- _Exercise requirements_
Of the lines in the data below, write out exactly those from the one holding "cell usage after" through the one holding "pins driven straight from the clock port: 1", both included.

====== Data records ======

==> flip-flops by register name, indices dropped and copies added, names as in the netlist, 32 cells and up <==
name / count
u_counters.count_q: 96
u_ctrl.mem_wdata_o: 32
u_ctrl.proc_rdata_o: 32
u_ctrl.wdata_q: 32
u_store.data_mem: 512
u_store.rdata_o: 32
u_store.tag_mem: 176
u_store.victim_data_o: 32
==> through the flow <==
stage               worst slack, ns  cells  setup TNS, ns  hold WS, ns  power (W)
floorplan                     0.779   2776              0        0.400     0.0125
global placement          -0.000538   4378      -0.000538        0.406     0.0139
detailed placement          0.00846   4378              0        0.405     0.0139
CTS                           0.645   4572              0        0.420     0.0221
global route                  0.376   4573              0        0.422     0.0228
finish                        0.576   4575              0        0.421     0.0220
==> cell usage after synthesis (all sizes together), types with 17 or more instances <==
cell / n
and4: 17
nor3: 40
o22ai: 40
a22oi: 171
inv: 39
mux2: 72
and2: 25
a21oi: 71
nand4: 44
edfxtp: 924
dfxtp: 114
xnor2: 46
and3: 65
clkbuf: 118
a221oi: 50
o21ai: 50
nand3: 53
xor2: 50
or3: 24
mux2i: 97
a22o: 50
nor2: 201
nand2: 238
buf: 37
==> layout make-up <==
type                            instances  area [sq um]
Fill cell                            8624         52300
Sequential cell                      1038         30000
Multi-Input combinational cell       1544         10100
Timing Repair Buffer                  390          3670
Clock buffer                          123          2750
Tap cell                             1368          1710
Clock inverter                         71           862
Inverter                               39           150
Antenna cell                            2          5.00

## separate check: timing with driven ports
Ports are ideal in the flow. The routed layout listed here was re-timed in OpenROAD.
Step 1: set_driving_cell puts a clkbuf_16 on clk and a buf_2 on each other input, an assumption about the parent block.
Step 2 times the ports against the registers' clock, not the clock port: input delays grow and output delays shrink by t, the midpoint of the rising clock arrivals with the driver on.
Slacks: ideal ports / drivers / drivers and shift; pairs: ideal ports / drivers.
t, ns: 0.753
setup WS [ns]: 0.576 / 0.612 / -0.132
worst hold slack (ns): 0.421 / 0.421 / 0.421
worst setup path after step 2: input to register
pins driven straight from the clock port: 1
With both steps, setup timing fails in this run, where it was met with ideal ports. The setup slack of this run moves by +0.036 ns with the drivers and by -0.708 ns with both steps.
Background: an optimization exercise with open tools, aiming at small area. Do not read the settings as production practice. The RTL was checked by simulation tests, not by an equivalence proof against the original design. In every run shown here, the design's own scripts or RTL, not TritonCTS, make the clock network. The flow treats the clock pin as an ideal source. Dropping or thinning the clock tree relies on that and would not hold on a real chip. Power figures rest on the tool's default switching activity, not on a simulated workload.

==> flow/design.v, too long to show whole: its modules and the start of the top module <==
// module lsp_scalar_quantizer: 1616 lines
// module frame_packer: 25 lines
// module codec2_frame_encoder: 51 lines
module codec2_frame_encoder
(
	input  logic clk,
	input  logic rst,
	input  logic start,
	input  logic [10*16-1:0] lsp_in,
	input  logic voiced_first,
	input  logic voiced_second,
	input  frame_pkg::woe_index_t woe_index,
	output frame_pkg::frame_bits_t encoded_bits,
	output logic done_frame
);
  // ...
==> flow/flow/run.sh <==
#!/bin/bash
# Layout: the standard flow (standard.sh), with these changes to how the
# layout is made:
#  - synthesis maps the logic with an area-oriented ABC script
#    (flow/abc_map.script) in place of ORFS's delay-oriented one, and leaves
#    half/full adders to ABC instead of extracting them into adder cells
#    first; the rest of the standard synthesis script is unchanged, so the
#    registers are the standard synthesis's;
#  - every input and output port still gets its own buffer, made from the
#    smallest buffer cell (sky130_fd_sc_hd__buf_1);
#  - the clock step (ORFS's cts.tcl, otherwise unchanged) distributes the
#    clock through CLK_GROUPS buffers of type CLK_BUF, each driving the clock
#    pins of one group of nearby flip-flops (flow/clock_buffer.tcl), instead
#    of TritonCTS's H-tree; every register has one buffer on its clock path.
# Each step's full output goes to a log file of its own in this folder.
set -euo pipefail
CLK_GROUPS=2
CLK_BUF=sky130_fd_sc_hd__clkbuf_16
here=$(pwd)
rm -rf "$here/scripts_area" "$here/scripts_clock"
cp -r "$FLOW_HOME/scripts" "$here/scripts_area"
cp "$here/flow/abc_map.script" "$here/scripts_area/abc_speed.script"
cp -r "$FLOW_HOME/scripts" "$here/scripts_clock"
python3 - "$here/scripts_clock/cts.tcl" "$here/flow/clock_buffer.tcl" "$CLK_GROUPS" "$CLK_BUF" <<'PY'
import sys
p, proc, groups, buf = sys.argv[1:5]
s = open(p).read()
old = 'log_cmd clock_tree_synthesis {*}$cts_args'
assert s.count(old) == 1
s = s.replace(old, f'source {proc}\nbench_clock_buffer {groups} {buf}')
open(p, 'w').write(s)
PY
export BUFFER_PORTS_ARGS="-buffer_cell sky130_fd_sc_hd__buf_1"
SCRIPTS_DIR="$here/scripts_area" ADDER_MAP_FILE= bash standard.sh synth > "$here/synth.log" 2>&1
bash standard.sh floorplan place > "$here/place.log" 2>&1
SCRIPTS_DIR="$here/scripts_clock" bash standard.sh cts > "$here/cts.log" 2>&1
bash standard.sh > "$here/layout.log" 2>&1
==> flow/flow/abc_map.script <==
strash
&get -n
&dch -f
&nf -R 1000 -p -C 32
&put
strash
&get -n
&dch -f
&nf -R 1000 -p -C 32
&put
==> flow/flow/clock_buffer.tcl <==
# Clock distribution used in place of TritonCTS's tree: the flip-flops are
# split into FLOW_CLK_GROUPS groups by position (k-means on their
# centres), each group gets one FLOW_CLK_BUF buffer at its centre that
# drives all of the group's clock pins, and the clock port drives only those
# buffers. Every register sees one buffer between the port and its clock pin.
proc my_clock_buffer { groups bufcell } {
  set block [ord::get_db_block]
  set clk [$block findNet clk]
  set master [[ord::get_db] findMaster $bufcell]
  set sinks [$clk getITerms]
  set pts {}
  foreach it $sinks {
    set bb [[$it getInst] getBBox]
    lappend pts [list [expr { ([$bb xMin] + [$bb xMax]) / 2.0 }] [expr { ([$bb yMin] + [$bb yMax]) / 2.0 }]]
  }
  set n [llength $pts]
  # initial centres: spread along the sorted x order
  set order [lsort -real -index 0 $pts]
  set cs {}
  for { set k 0 } { $k < $groups } { incr k } {
    lappend cs [lindex $order [expr { int(($k + 0.5) * $n / $groups) }]]
  }
  for { set iter 0 } { $iter < 50 } { incr iter } {
    set asg {}
    foreach p $pts {
      set best 0
      set bd 1e30
      for { set k 0 } { $k < $groups } { incr k } {
        set c [lindex $cs $k]
        set d [expr { abs([lindex $p 0] - [lindex $c 0]) + abs([lindex $p 1] - [lindex $c 1]) }]
        if { $d < $bd } { set bd $d; set best $k }
      }
      lappend asg $best
    }
    set ncs {}
    for { set k 0 } { $k < $groups } { incr k } {
      set sx 0.0; set sy 0.0; set m 0
      foreach p $pts a $asg {
        if { $a == $k } { set sx [expr { $sx + [lindex $p 0] }]; set sy [expr { $sy + [lindex $p 1] }]; incr m }
      }
      if { $m > 0 } { lappend ncs [list [expr { $sx / $m }] [expr { $sy / $m }]] } else { lappend ncs [lindex $cs $k] }
    }
    set cs $ncs
  }
  for { set k 0 } { $k < $groups } { incr k } {
    set inst [odb::dbInst_create $block $master clkbuf_$k]
    set net [odb::dbNet_create $block clknet_$k]
    $net setSigType CLOCK
    set m 0
    foreach it $sinks a $asg {
      if { $a == $k } { $it disconnect; $it connect $net; incr m }
    }
    [$inst findITerm A] connect $clk
    [$inst findITerm X] connect $net
    set c [lindex $cs $k]
    $inst setLocation [expr { int([lindex $c 0]) }] [expr { int([lindex $c 1]) }]
    $inst setPlacementStatus PLACED
    puts "my_clock_buffer: clkbuf_$k ($bufcell) drives $m clock pins"
  }
}
==> flow/standard.sh <==
#!/bin/bash
# synth_recipe.tcl (not shown) runs the flow's synth.tcl, then flattens the netlist and writes it again
# the make line also repeats each setting of config.mk as NAME=value (left out here)
make -C /OpenROAD-flow-scripts/flow DESIGN_CONFIG=/design/flow/config.mk WORK_HOME=/design/flow/orfs CLKGATE_MAP_FILE= SYNTH_SCRIPT=/design/flow/synth_recipe.tcl "${@:-finish}"
==> flow/config.mk <==
export PLATFORM = sky130hd
export DESIGN_NAME = codec2_frame_encoder
export DESIGN_NICKNAME = codec2_frame_encoder
export VERILOG_FILES = /design/flow/design.v
export SDC_FILE = /design/flow/constraint.sdc
export NUM_CORES = 4
export LEC_CHECK = 0
export CAP_MARGIN = 20
export CORE_MARGIN = 2
export CORE_UTILIZATION = 40
export SLEW_MARGIN = 20
==> flow/constraint.sdc <==
create_clock -name core_clock -period 8.0 [get_ports {clk}]
set_input_delay 1.6000 -clock core_clock [delete_from_list [all_inputs] [get_ports {clk}]]
set_output_delay 1.6000 -clock core_clock [all_outputs]
set_load 0.01 [all_outputs]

======

- _Answer below_
==> cell usage after synthesis (all sizes together), types with 17 or more instances <==
cell / n
and4: 17
nor3: 40
o22ai: 40
a22oi: 171
inv: 39
mux2: 72
and2: 25
a21oi: 71
nand4: 44
edfxtp: 924
dfxtp: 114
xnor2: 46
and3: 65
clkbuf: 118
a221oi: 50
o21ai: 50
nand3: 53
xor2: 50
or3: 24
mux2i: 97
a22o: 50
nor2: 201
nand2: 238
buf: 37
==> layout make-up <==
type                            instances  area [sq um]
Fill cell                            8624         52300
Sequential cell                      1038         30000
Multi-Input combinational cell       1544         10100
Timing Repair Buffer                  390          3670
Clock buffer                          123          2750
Tap cell                             1368          1710
Clock inverter                         71           862
Inverter                               39           150
Antenna cell                            2          5.00

## separate check: timing with driven ports
Ports are ideal in the flow. The routed layout listed here was re-timed in OpenROAD.
Step 1: set_driving_cell puts a clkbuf_16 on clk and a buf_2 on each other input, an assumption about the parent block.
Step 2 times the ports against the registers' clock, not the clock port: input delays grow and output delays shrink by t, the midpoint of the rising clock arrivals with the driver on.
Slacks: ideal ports / drivers / drivers and shift; pairs: ideal ports / drivers.
t, ns: 0.753
setup WS [ns]: 0.576 / 0.612 / -0.132
worst hold slack (ns): 0.421 / 0.421 / 0.421
worst setup path after step 2: input to register
pins driven straight from the clock port: 1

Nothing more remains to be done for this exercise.